My primary hunting bow is a 2008 bowtech equalizer. I've taken about 15 deer with my 08 and don't see a reason to look at new bows yet. It's a bit longer and heavier than newer models but otherwise the new bows don't really have anything on it.


----------



## ISHY (Dec 4, 2015)

8 years, seems they don't like the bigger brace heights anymore, and I shoot an old Tomkat with 8 1/2 bh. Good speed and very forgiving. I can shoot with all my winter gear on and never worry about hitting my bulky clothes. Buddy I shoot 3d with dropped $900-$1300 every year for 6 straight years, and asked me this year if he is shooting any better. Well if he had to ask, you probably figured out the answer already.


----------



## Fowlmouth (Oct 4, 2008)

Still shooting a 2004 Hoyt Ultratec.


----------



## Bo0YaA (Sep 29, 2008)

I got my Outlaw, Dec 2013. First year I hunted was 2014.


----------



## tallbuck (Apr 30, 2009)

I started hunting when I was 14. Have used longbows and Recurve's. I got my first compound in 01 and i usually get a new bow every three years. Currently I am shooting a Carbon Matrix and going to move to the carbon Defiant. I normally shoot my bow 4 times a week around a hundred arrows every time i shoot. During the summer I get out to as many 3d and events as possible. I know I am not a typical shooter but I enjoy it alot. So due to me using it so often I look for a new one every couple years due to technology and other features.


----------



## kdog (May 4, 2015)

I have upgraded a bit lately but always buy bows a year old or more, currently have a 2012 elite answer and last year picked up a 2014 hoyt carbon spyder cause the deal was too good to pass up.
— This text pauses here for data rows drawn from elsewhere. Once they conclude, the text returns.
--- src/rtl/core/cwa_pkg.sv ---
// Shared widths and constants for the centered window average block.
package cwa_pkg;

  localparam int SAMPLE_W   = 16;
  localparam int K_W        = 6;
  localparam int SPAN_W     = K_W + 1;
  localparam int SUM_W      = 23;
  localparam int HIST_DEPTH = 128;
  localparam int ADDR_W     = $clog2(HIST_DEPTH);
  localparam int QCNT_W     = $clog2(SUM_W);

  localparam logic [K_W-1:0] RADIUS_MAX   = K_W'(63);
  localparam logic [K_W-1:0] RADIUS_RESET = K_W'(1);

endpackage

--- src/rtl/core/cwa_ram.sv ---
// Generic simple dual-port RAM with one write port and a registered read port.
module cwa_ram #(
  parameter int WIDTH = 16,
  parameter int DEPTH = 128
) (
  input  logic                     clk,
  input  logic                     we,
  input  logic [$clog2(DEPTH)-1:0] waddr,
  input  logic [WIDTH-1:0]         wdata,
  input  logic [$clog2(DEPTH)-1:0] raddr,
  output logic [WIDTH-1:0]         rdata
);

  logic [WIDTH-1:0] mem [DEPTH];

  // write one entry, read one entry every cycle
  always_ff @(posedge clk) begin
    if (we) begin
      mem[waddr] <= wdata;
    end
    rdata <= mem[raddr];
  end

endmodule

--- src/rtl/core/cwa_div.sv ---
// Restoring divider: one quotient bit per cycle, window sum by window span.
module cwa_div import cwa_pkg::*; (
  input  logic                clk,
  input  logic                rst,
  input  logic                start,
  input  logic [SUM_W-1:0]    dividend,
  input  logic [SPAN_W-1:0]   divisor,
  output logic                done,
  output logic [SAMPLE_W-1:0] quotient
);

  logic              busy;
  logic [QCNT_W-1:0] cnt;
  logic [SPAN_W-1:0] rem;
  logic [SUM_W-1:0]  dq;
  logic [SPAN_W-1:0] dvs;

  logic [SPAN_W:0]   trial;
  logic              ge;
  logic [SPAN_W:0]   diff;

  // shift in the next dividend bit and try a subtract
  always_comb begin
    trial = {rem, dq[SUM_W-1]};
    ge    = trial >= {1'b0, dvs};
    diff  = trial - {1'b0, dvs};
  end

  // control: stay busy until every dividend bit has been shifted through
  always_ff @(posedge clk) begin
    if (rst) begin
      busy <= 1'b0;
      cnt  <= '0;
      done <= 1'b0;
    end else begin
      done <= 1'b0;
      if (start) begin
        busy <= 1'b1;
        cnt  <= '0;
      end else if (busy) begin
        if (cnt == QCNT_W'(SUM_W - 1)) begin
          busy <= 1'b0;
          done <= 1'b1;
        end
        cnt <= cnt + 1'b1;
      end
    end
  end

  // datapath: partial remainder and quotient shift register
  always_ff @(posedge clk) begin
    if (start) begin
      rem <= '0;
      dq  <= dividend;
      dvs <= divisor;
    end else if (busy) begin
      rem <= ge ? diff[SPAN_W-1:0] : trial[SPAN_W-1:0];
      dq  <= {dq[SUM_W-2:0], ge};
    end
  end

  assign quotient = dq[SAMPLE_W-1:0];

endmodule

--- src/rtl/core/centered_window_average.sv ---
// Centered moving average of radius k over a sample stream.
// Input word: sample and last_sample, taken on in_valid with in_stall low.
// Output word: average, has_average, last_result, offered on out_valid and
// taken when out_stall is low. The result for position i leaves when
// sample i+k has been taken; positions whose 2k+1 window does not fit at
// either end of the stream carry has_average low and average zero.
// radius_we writes radius_data as the half width k and starts a new stream.
// One word at a time: in_stall is high from the accept until its last
// result is loaded into the output register. A word with a full window
// passes through the accept, the sum update, the restoring divider up to
// its done flag and the load into the output register; a word with no
// full window skips the divider. The last word of a stream then flushes
// its remaining positions one at a time, up to k.
// A stalled receiver holds the output register and the sequencer waits.
// Reset (rst, synchronous) clears the sum, fill count, write pointer and
// output valid and sets radius to 1. History needs no clearing: only
// entries written in the current stream are read.
module centered_window_average import cwa_pkg::*; (
  input  logic                clk,
  input  logic                rst,
  input  logic                radius_we,
  input  logic [K_W-1:0]      radius_data,
  input  logic [SAMPLE_W-1:0] sample,
  input  logic                last_sample,
  input  logic                in_valid,
  output logic                in_stall,
  output logic [SAMPLE_W-1:0] average,
  output logic                has_average,
  output logic                last_result,
  output logic                out_valid,
  input  logic                out_stall
);

  localparam logic [2:0] S_IDLE  = 3'd0;
  localparam logic [2:0] S_ACCUM = 3'd1;
  localparam logic [2:0] S_DIV   = 3'd2;
  localparam logic [2:0] S_EMIT  = 3'd3;
  localparam logic [2:0] S_FLUSH = 3'd4;

  logic [2:0]          state;
  logic [K_W-1:0]      radius;
  logic [ADDR_W-1:0]   write_pointer;
  logic [SPAN_W-1:0]   fill_count;
  logic [SUM_W-1:0]    window_sum;
  logic [SAMPLE_W-1:0] sample_hold;
  logic                last_hold;
  logic                old_valid;
  logic                full;
  logic [K_W-1:0]      flush_cnt;

  logic                accept;
  logic                out_free;
  logic [SPAN_W-1:0]   span;
  logic [ADDR_W-1:0]   raddr;
  logic [SAMPLE_W-1:0] rdata;
  logic [SUM_W-1:0]    sum_next;
  logic [SPAN_W-1:0]   fill_next;
  logic                due;
  logic                full_next;
  logic [K_W-1:0]      flush_next;
  logic                div_start;
  logic                div_done;
  logic [SAMPLE_W-1:0] quotient;

  assign span     = {radius, 1'b1};
  assign accept   = in_valid && (state == S_IDLE);
  assign in_stall = (state != S_IDLE);
  assign out_free = !out_valid || !out_stall;
  assign raddr    = write_pointer - ADDR_W'(span);

  // sum and fill count after the held sample enters the window
  always_comb begin
    sum_next   = window_sum + SUM_W'(sample_hold)
                 - (old_valid ? SUM_W'(rdata) : SUM_W'(0));
    fill_next  = (fill_count < span) ? fill_count + 1'b1 : fill_count;
    due        = fill_next >= (SPAN_W'(radius) + 1'b1);
    full_next  = fill_next == span;
    flush_next = (fill_next < SPAN_W'(radius)) ? fill_next[K_W-1:0] : radius;
  end

  assign div_start = (state == S_ACCUM) && due && full_next;

  cwa_ram #(
    .WIDTH(SAMPLE_W),
    .DEPTH(HIST_DEPTH)
  ) u_history (
    .clk  (clk),
    .we   (accept),
    .waddr(write_pointer),
    .wdata(sample),
    .raddr(raddr),
    .rdata(rdata)
  );

  cwa_div u_div (
    .clk     (clk),
    .rst     (rst),
    .start   (div_start),
    .dividend(sum_next),
    .divisor (span),
    .done    (div_done),
    .quotient(quotient)
  );

  // capture the accepted word
  always_ff @(posedge clk) begin
    if (accept) begin
      sample_hold <= sample;
      last_hold   <= last_sample;
      old_valid   <= fill_count >= span;
    end
    if (state == S_ACCUM) begin
      full <= full_next;
    end
  end

  // sequencer and window state
  always_ff @(posedge clk) begin
    if (rst) begin
      state         <= S_IDLE;
      radius        <= RADIUS_RESET;
      write_pointer <= '0;
      fill_count    <= '0;
      window_sum    <= '0;
      flush_cnt     <= '0;
    end else begin
      if (radius_we) begin
        radius     <= (radius_data > RADIUS_MAX) ? RADIUS_MAX : radius_data;
        fill_count <= '0;
        window_sum <= '0;
      end
      unique case (state)
        S_IDLE: begin
          if (accept) begin
            write_pointer <= write_pointer + 1'b1;
            state         <= S_ACCUM;
          end
        end
        S_ACCUM: begin
          window_sum <= last_hold ? '0 : sum_next;
          fill_count <= last_hold ? '0 : fill_next;
          flush_cnt  <= last_hold ? flush_next : '0;
          if (due && full_next) begin
            state <= S_DIV;
          end else if (due) begin
            state <= S_EMIT;
          end else if (last_hold && (flush_next != '0)) begin
            state <= S_FLUSH;
          end else begin
            state <= S_IDLE;
          end
        end
        S_DIV: begin
          if (div_done) begin
            state <= S_EMIT;
          end
        end
        S_EMIT: begin
          if (out_free) begin
            state <= (flush_cnt != '0) ? S_FLUSH : S_IDLE;
          end
        end
        S_FLUSH: begin
          if (out_free) begin
            flush_cnt <= flush_cnt - 1'b1;
            if (flush_cnt == K_W'(1)) begin
              state <= S_IDLE;
            end
          end
        end
        default: state <= S_IDLE;
      endcase
    end
  end

  // output register: load a result or drop the taken one
  always_ff @(posedge clk) begin
    if (rst) begin
      out_valid <= 1'b0;
    end else if ((state == S_EMIT || state == S_FLUSH) && out_free) begin
      out_valid <= 1'b1;
    end else if (!out_stall) begin
      out_valid <= 1'b0;
    end
  end

  always_ff @(posedge clk) begin
    if (state == S_EMIT && out_free) begin
      average     <= full ? quotient : '0;
      has_average <= full;
      last_result <= last_hold && (flush_cnt == '0);
    end else if (state == S_FLUSH && out_free) begin
      average     <= '0;
      has_average <= 1'b0;
      last_result <= flush_cnt == K_W'(1);
    end
  end

endmodule

--- config.mk ---
export PLATFORM = sky130hd
export DESIGN_NAME = centered_window_average
export DESIGN_NICKNAME = d
export VERILOG_FILES = /design/src/rtl/core/cwa_pkg.sv /design/src/rtl/core/cwa_ram.sv /design/src/rtl/core/cwa_div.sv /design/src/rtl/core/centered_window_average.sv
export SDC_FILE = /design/constraint.sdc
export NUM_CORES = 2
export LEC_CHECK = 0
export BUFFER_PORTS_ARGS = -buffer_cell sky130_fd_sc_hd__buf_2
export CAP_MARGIN = 40
export CORE_MARGIN = 2
export CORE_UTILIZATION = 40
export CTS_BUF_LIST = sky130_fd_sc_hd__clkbuf_4
export CTS_CLUSTER_DIAMETER = 120
export DETAILED_ROUTE_END_ITERATION = 6
export PLACE_DENSITY = 0.62
export SLEW_MARGIN = 20
export SYNTH_ARGS = -nofsm -noshare
export SYNTH_HDL_FRONTEND = slang
export SYNTH_SLANG_ARGS = --single-unit
--- constraint.sdc ---
create_clock -name clk -period 5.2 [get_ports clk]
set_input_delay 1.04 -clock clk [delete_from_list [all_inputs] [get_ports clk]]
set_output_delay 1.04 -clock clk [all_outputs]
set_load 0.03 [all_outputs]
# --- Word-level counts from Yosys, hierarchy flattened ---
# Memories as Yosys holds them, arrays and structs flattened. A register that Yosys moved wholly into a read port is not among the register bits.
# Cells that the tools add are included.
word_totals:
  memories: 1
  in_bits: 28
  register_bits: 133
  ram_bits: 2048
memory_table:
  columns: ["memory", "words", "word_bits", "rd", "rd_clocked_by_memory_dff", "wr", "line", "text"]
  rows:
  - ["u_history.mem", 128, 16, 1, 1, 1, "cwa_ram.sv:14", "logic [WIDTH-1:0] mem [DEPTH];"]
classes:
  n_addsub: 9
  bitwise_logic: 1
  mux: 41
  reduce_logical: 27
  order_cmp: 6
  eq_ne: 13
ops:
  columns: ["op", "n"]
  rows:
  - ["two-way mux 23 bit", 5]
  - ["two-way mux 16 bit", 4]
  - ["two-way mux 7 bit", 5]
  - ["two-way mux 3 bit", 9]
  - ["two-way mux 6 bit", 4]
  - ["adder 23 x 16 -> 23 bit", 1]
  - ["subtractor 23 x 16 -> 23 bit", 1]
  - ["one-hot mux 3 bit (5 select lines)", 1]
  - ["adder 7 x 1 -> 7 bit, second input constant", 2]
  - ["greater-or-equal comparator 7 bit", 2]
  - ["subtractor 7 bit", 2]
  - ["two-way mux 1 bit", 12]
  - ["one-hot mux 6 bit (2 select lines)", 1]
  - ["nonzero test 6 bit", 2]
  - ["logical AND 1 bit", 9]
  - ["greater-or-equal comparator 8 x 7 -> 1 bit", 1]
  - ["inequality test 2 bit, second input constant", 4]
  - ["nonzero test 2 bit", 4]
  - ["adder 6 x 1 -> 7 bit, second input constant", 1]
  - ["== test 7 bit", 1]
  - ["less-than comparator 7 x 6 -> 1 bit", 1]
  - ["less-than comparator 7 bit", 1]
  - ["== test 3 x 2 -> 1 bit, second input constant", 2]
  - ["== test 6 x 1 -> 1 bit, second input constant", 1]
  - ["other kinds (17)", 21]

# --- Depth between registers and ports, before layout ---
depth:
  word_depth: 10
  mapped_depth: 18
  mapped_depth_nobuf: 15

# --- Modules after synthesis ---
# Synthesis repeated with hierarchy kept, for this count alone.
hier_totals:
  hier_cells: 3982
  hier_area_um2: 87197.4
by_module_without_submodules:
  columns: ["module", "n_inst", "cells_each", "area_each_um2"]
  rows:
  - ["cwa_ram", 1, 3086, 78522.8]
  - ["centered_window_average", 1, 691, 6259.8]
  - ["cwa_div", 1, 205, 2414.8]

# --- Worst setup path after synthesis ---
# Ideal clock, no wire load.
synth_path:
  path_kind: "register to register"
  from: "register radius[0]"
  to: "register flush_cnt[3]"
  t_required_ns: 5.108
  arrival_time_ns: 4.526
  setup_time_ns: 0.092
  setup_slack_ns: 0.582
  path_buffers: 1
  synth_period_minus_slack_ns: 4.618
  path_stages_with_launch: 17
  cell_sequence: "dfxtp_1 clkbuf_1 inv_1 ha_1 a211oi_2 o21ai_2 a211oi_2 mux2_2 ha_1 nor2b_1 o21a_1 o21a_1 o21a_1 o21a_1 nor3_1 mux2_2 nor4_1"
synth_via:
  elab_chain_cells: 6
synth_lines:
  columns: ["element", "line", "text"]
  rows:
  - ["from (decl)", "centered_window_average.sv:41", "logic [K_W-1:0] radius;"]
  - ["from (signal assigned)", "centered_window_average.sv:128", "radius <= (radius_data > RADIUS_MAX) ? RADIUS_MAX : radius_data;"]
  - ["less-than comparator 7 bit", "centered_window_average.sv:75", "fill_next = (fill_count < span) ? fill_count + 1'b1 : fill_count;"]
  - ["two-way mux 7 bit", "centered_window_average.sv:75", null]
  - ["less-than comparator 7 x 6 -> 1 bit", "centered_window_average.sv:78", "flush_next = (fill_next < SPAN_W'(radius)) ? fill_next[K_W-1:0] : radius;"]
  - ["two-way mux 6 bit (*)", "centered_window_average.sv:78", null]
  - ["two-way mux 6 bit (*)", "centered_window_average.sv:142", "flush_cnt <= last_hold ? flush_next : '0;"]
  - ["one-hot mux 6 bit (2 select lines) (*)", "centered_window_average.sv:132", "unique case (state)"]
  - ["to (signal assigned)", "centered_window_average.sv:142", null]
  - ["to (signal assigned)", "centered_window_average.sv:165", "flush_cnt <= flush_cnt - 1'b1;"]
  - ["to (decl)", "centered_window_average.sv:49", "logic [K_W-1:0] flush_cnt;"]
# Every way passes the cells marked *; elsewhere a longest branch is shown, timed or not.
# A chain may end at the register's enable or synchronous reset.

# --- Worst setup path in the final report ---
layout_path:
  from: "register radius[3]"
  to: "register u_div.dq[3] (data pin)"
layout_via:
  elab_chain_cells: 6
  word_cells_on_any_way: 8
  cone_classes: "1 x add/sub; 2 x order compare; 1 x eq/ne; 2 x mux; 2 x reduce/logical"
layout_lines:
  columns: ["element", "line", "text"]
  rows:
  - ["less-than comparator 7 bit", "centered_window_average.sv:75", null]
  - ["two-way mux 7 bit", "centered_window_average.sv:75", null]
  - ["greater-or-equal comparator 7 bit", "centered_window_average.sv:76", "due = fill_next >= (SPAN_W'(radius) + 1'b1);"]
  - ["logical AND 1 bit", "centered_window_average.sv:81", "assign div_start = (state == S_ACCUM) && due && full_next;"]
  - ["logical AND 1 bit (*)", "centered_window_average.sv:81", null]
  - ["two-way mux 23 bit (*)", "cwa_div.sv:52", "if (start) begin"]
  - ["to (signal assigned)", "cwa_div.sv:54", "dq <= dividend;"]
  - ["to (signal assigned)", "cwa_div.sv:58", "dq <= {dq[SUM_W-2:0], ge};"]
  - ["to (decl)", "cwa_div.sv:15", "logic [SUM_W-1:0] dq;"]
# Marked as above.

==> summary.md <==
| Metric | Value |
|---|---|
| CTS tree | yes |
| DP HPWL | 118 mm |
| Hold buffer count at CTS | 10 |
| First-pass GRT wire length | 304 mm |
| PortBufs | 47 |
| Synth unique cells | 64 |
| Hold endpoint | u_history.mem[89][0]$_DFFE_PP_ |
| Netlist Area Pre-Place | 86900 um^2 |
| Fill count | 18314 |
| Pin count of the biggest net entering global routing | 99 |
| Synth area leaders | edfxtp_1, mux4_2, dfxtp_1 |
| Crit Path Class | reg2reg |
| Seq/Total Area, Yosys | 0.750 |
| Nets | 4788 |
| Capture point of the worst reg-to-reg path | u_div.dq[3]$_DFFE_PP_ |
| Crit Path Max Fanout | 22 |
| Worst-path clk slew | 70 ps |
| Total negative slack | 0 ps |
| WL final | 210 mm |
| Clock root buffer | clkbuf_4 |
| Clk_lat worst skew | 1350 ps |
| Area of the die | 221000 um^2 |
| Storage element area | 65100 um^2 |
| Max stage delay cell, worst path | dfxtp_1 |
| Maximum clock rate | 217 MHz |
| Layout Utilization | 0.460 |
| Antenna violations before repair | 8 |
| Io pins | 48 |
| RSZ-0062 raised after global routing | false |
| Dominant synthesized flop cell | edfxtp_1 |
| Die H | 470 um |
| Postcts setup bufs | 0 |
| Row count | 171 |
| Cell chain of the critical path | inv_1, ha_1, a211oi_1, o21ai_2, a211oi_2, mux2_2, ha_1, a21o_1, a21o_1, a211oi_1, o31ai_1, and2_1, nor4b_4, buf_4, mux2_2 |
| WHS | 139 ps |
| Worst setup margin | 583 ps |
| Critical path buffers and inverters | 2 |
| Status | finished clean |
| Worst R2R Path Depth | 15 |
| Static leakage | 32.7 nW |
| Yosys reg bits | 2197 |
| CP arrival | 5670 ps |
| Worst setup EP type | flop |
| Core area | 217000 um^2 |
| Max-cap violations | 0 |
| Ratio of cells with drive above 1 in the final layout | 0.375 |
| Element type at the critical path start | flop |
| Critical Path RT | 6250 ps |
| Crit-path max cell delay | 500 ps |
| Drt wl/cell | 26.6 um |
| GRT Overall Usage | 0.188 |
| GP Congestion | 0.805 |
| DRC violations left | 0 |
| R2r setup slk | 580 ps |
| Worst hold start | sample[0] |
| Finish-stage setup viols | 0 |
| Max clock buf depth | 4 |
| Most frequent cells in the layout | edfxtp_1, clkbuf_4, mux4_2 |
| Clock Skew | 108 ps |
| Die Span X | 470 um |
| Crit path time final | 4620 ps |
| Antenna viol nets, final | 0 |
| Max VDD drop | 0.255 mV |
| Syn Nets | 4089 |
| Synth-to-layout area growth | 14.6% |
| PwrDens | 403 nW/um^2 |
| Final clock period utilization by the worst path | 0.888 |
| Synthesized instance count | 3981 |
| Hold path depth | 1 |
| Multi-input gate area | 20700 um^2 |
| # resized after CTS | 0 |
| Post-Place Setup Slack | 508 ps |
| Hold Fails Final Rpt | 0 |
| Max-slew violation count | 0 |
| Dpl cells | 6936 |
| Grt ovf | 0 |
| Worst Hold Class | in2reg |
| Initial core utilization | 0.401 |
| TritonCTS Buffers | 573 |
| Synth area leader | edfxtp_1 |
| EDFF count, synth | 2114 |
| CP delay by family, top | compound AO/OA/AOI/OAI gates |
| Slew HR | 0.353 |
| Post-synth top area share | 0.731 |
| Asr flop ratio synth | 0 |
| Drt first pass iters | 5 |
| Worst-margin pin slew | 970 ps |
| Vias after detailed routing | 43492 |
| # H-tree levels | 6 |
| Final cell count without fillers | 7881 |
| Yosys warnings | 0 |
| Number of global-route vias before repair | 44732 |
| Critical R2R Launch | radius[3]$_SDFFE_PP0P_ |
| Initial DRC count | 4646 |
| Vias per Instance | 5.52 |
| Avg Synthesized Cell Area | 21.8 um^2 |
| Clk sinks | 2197 |
| Most common cell after layout, fill and taps aside | edfxtp_1 |
## state kept, by name, summed over array words and instances, names as in the netlist, 3 cells and up
name,flops
average,16
fill_count,7
flush_cnt,6
radius,6
sample_hold,16
state,3
u_div.cnt,5
u_div.dq,23
u_div.dvs,6
u_div.rem,7
u_history.mem,2048
u_history.rdata,16
window_sum,23
write_pointer,7
## cell families (layout without fill, tap and decap cells)
group | after synthesis | count (layout) | share of synthesized area
and+or+nand+nor | 379 | 379 | 0.0200
AOI/OAI and AO/OA | 175 | 175 | 0.0141
muxes | 793 | 793 | 0.184
other | 0 | 11 | 0
adders and majority gates | 80 | 80 | 0.0131
DFF | 2197 | 2197 | 0.750
buffers and inverters | 300 | 1335 | 0.0133
xor gates and xnor gates | 57 | 57 | 0.00574
## stage by stage
step                power (mW)  instance area, um^2
floorplan                 23.9                86900
global placement          26.1                92100
detailed placement        26.2                92400
CTS                       40.6                99300
global route              41.9                99500
finish                    40.1                99600
## per-layer routing
layer / global-route usage / wire [um] / up-vias
li1: - / - / 18318
met1: 0.270 / 90200 / 22981
met2: 0.292 / 99200 / 1885
met3: 0.0392 / 16300 / 306
met4: 0.0558 / 4210 / 2
met5: 0 / 13 / -
## report_power, final
part / leakage, nW / internal (mW) / switching (mW) / total [mW]
clock network: 4.09 / 7.66 / 6.69 / 14.4
logic: 8.94 / 2.74 / 3.41 / 6.15
registers: 19.7 / 19.5 / 0.0952 / 19.6
total: 32.7 / 29.9 / 10.2 / 40.1
## final cells by class
type | count | share of cell area
diodes | 11 | 0.000276
flip-flops and latches | 2197 | 0.654
clock inverters | 89 | 0.00611
inverters | 103 | 0.00388
clock buffers | 822 | 0.0620
repair buffers | 321 | 0.0291
multi-input cells | 1484 | 0.208
well taps | 2854 | 0.0359
## cells in the mapped netlist (25+ instances only)
library cell	count
edfxtp_1	2114
mux4_2	640
nor2_1	199
clkbuf_1	148
mux2i_1	110
inv_1	103
dfxtp_1	83
ha_1	62
a21oi_1	44
buf_1	44
nand2_1	43
xnor2_1	37
mux2_2	34
and3_1	25
## worst max path at each step
stage          slack, ps                        end                    from  cells past startpoint
2_1_floorplan        580  flush_cnt[3]$_SDFFE_PP0P_  radius[0]$_SDFFE_PP1P_                     16
3_3_place_gp         570      u_div.dq[5]$_DFFE_PP_  radius[3]$_SDFFE_PP0P_                     15
3_5_place_dp         510     u_div.dq[14]$_DFFE_PP_  radius[3]$_SDFFE_PP0P_                     15
4_1_cts              550      u_div.dq[3]$_DFFE_PP_  radius[3]$_SDFFE_PP0P_                     15
5_1_grt              210      u_div.dq[3]$_DFFE_PP_  radius[3]$_SDFFE_PP0P_                     15
6_report             580      u_div.dq[3]$_DFFE_PP_  radius[3]$_SDFFE_PP0P_                     15
(Power assumes the default switching activity.)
I am still thinking that I shoot the elite a bit more accurately and should get that one set back up.


----------



## sambo3006 (Feb 25, 2016)

I usually shoot the same bow for about 5 years or so, then I get the itch to get a new one. Last year I bought a 2014 PSE DNA SP and it is great. Very fast and very quiet. I still have my 2003 Hoyt Ultratec and an early 90's PSE that was modified with High Country cams. I killed a pile of deer with each of those bows and the sentimental value far outweighs the paltry price I could get for them if I sold them.


----------